Textbooks are like dinosaurs: clunky, archaic, and not readily available. That's why Neeru Khosla founded CK-12 Foundation, a non-profit dedicated to lowering the cost of educational materials and making them more freely accessible around the world (Creative Commons).
Founding mother of the free-textbook movement
Neeru Khosla believes that the textbook should rely on open source web 2.0 technologies in order to be free and "re-mixable," which will better meet the unique learning needs and teaching styles of both educators and learners. Khosla, who has both a Master’s in Molecular Biology from San Jose State University and a Masters in Education from Stanford University, co-founded the CK-12 Foundation. CK-12 offers free access to open textbooks and supporting multimedia across a wide variety of devices ranging from e-readers to iPads. Print a copy, peruse at your leisure (or while a stressed-out student!), engage in video tutorials and multimedia content, all created by leading educators and vetted by a team of peers. CK-12 was born out of both an appreciation for the power of well-designed open source materials and a need Khosla experienced first-hand in her own science education, more access to often costly STEM-related textbooks.
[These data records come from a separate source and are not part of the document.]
File: src/rtl/sonar_echo_responder_if.sv
// Trigger/echo link between a ranging controller (master) and the sensor (slave).
interface sonar_echo_responder_if #(
    parameter int unsigned DIST_W = 9
) ();
    logic              trigger;
    logic [DIST_W-1:0] distance_cm;
    logic              echo;
    logic              busy;
    logic              short_trig;

    modport master (
        output trigger,
        output distance_cm,
        input  echo,
        input  busy,
        input  short_trig
    );

    modport slave (
        input  trigger,
        input  distance_cm,
        output echo,
        output busy,
        output short_trig
    );
endinterface
$ cat src/rtl/vga_sync_monitor_pkg.sv
// Shared timing defaults, error causes, FSM encodings and counter helpers
// for the VGA sync monitor.
package vga_sync_monitor_pkg;

  // Default 640x480 timing in pixel ticks / lines.
  localparam int   H_TOTAL_DEF     = 800;
  localparam int   H_SYNC_DEF      = 96;
  localparam int   V_TOTAL_DEF     = 521;
  localparam int   V_SYNC_DEF      = 2;
  localparam logic SYNC_POL_DEF    = 1'b0;
  localparam int   LOCK_FRAMES_DEF = 2;

  // All measurement counters are 10 bits and saturate at all-ones.
  localparam int CNT_W = 10;
  typedef logic [CNT_W-1:0] cnt_t;
  localparam cnt_t CNT_MAX = '1;

  // First-error cause codes; a lower value has priority on a shared tick.
  typedef logic [2:0] err_code_t;
  localparam err_code_t ERR_NONE     = 3'd0;
  localparam err_code_t ERR_H_PERIOD = 3'd1;
  localparam err_code_t ERR_H_WIDTH  = 3'd2;
  localparam err_code_t ERR_V_LINES  = 3'd3;
  localparam err_code_t ERR_V_WIDTH  = 3'd4;
  localparam err_code_t ERR_TIMEOUT  = 3'd5;

  typedef enum logic [1:0] {
    ST_SEARCH  = 2'd0,
    ST_MEASURE = 2'd1,
    ST_LOCKED  = 2'd2
  } mon_state_t;

  // Increment that sticks at CNT_MAX instead of wrapping.
  function automatic cnt_t sat_inc(input cnt_t v);
    return (v == CNT_MAX) ? CNT_MAX : v + cnt_t'(1);
  endfunction

endpackage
Beyond helping to lead the "flexbook" charge, and in addition to remaining active in her local education community, Khosla has also served on the board of organizations ranging from the American India Foundation to DonorsChoose. She also served as an advisor for Rice University’s open source project, "Connexions," which focused on providing access to educational resources. Adding onto her already impressive CV, she was also an early member of the founding board of the K-12 Initiative at the Hasso Plattner Institute of Design at Stanford University. Despite keeping a low-profile, CK-12 has become a leader in the free "flexbook" movement providing access to free texts for educators and students all around the globe. Unlike for-profit ventures such as InkLing, CK-12 Foundation has managed to lead the field and remain free-of- charge.
Redefining the textbook of the future
Texts have been used to facilitate learning for centuries. However, despite this long history, there have been relatively few innovations in textbook creation, delivery or consumption, especially within the last century. Instead, with the dawn of the Industrial Revolution came a parallel standardization and assembly-line approach to getting learning materials into students’ hands. Paper, mass-production and a generic one-size-fits-most approach took hold and education has still not fully shaken free. Not until people like Khosla, other groups like Flatworld Knowledge, and open source technologies and content creation tools like iBook author has the textbook revolution started to move forward. More collaborative, open and ubiquitous materials to support learning could help to propel us toward the classroom of the future.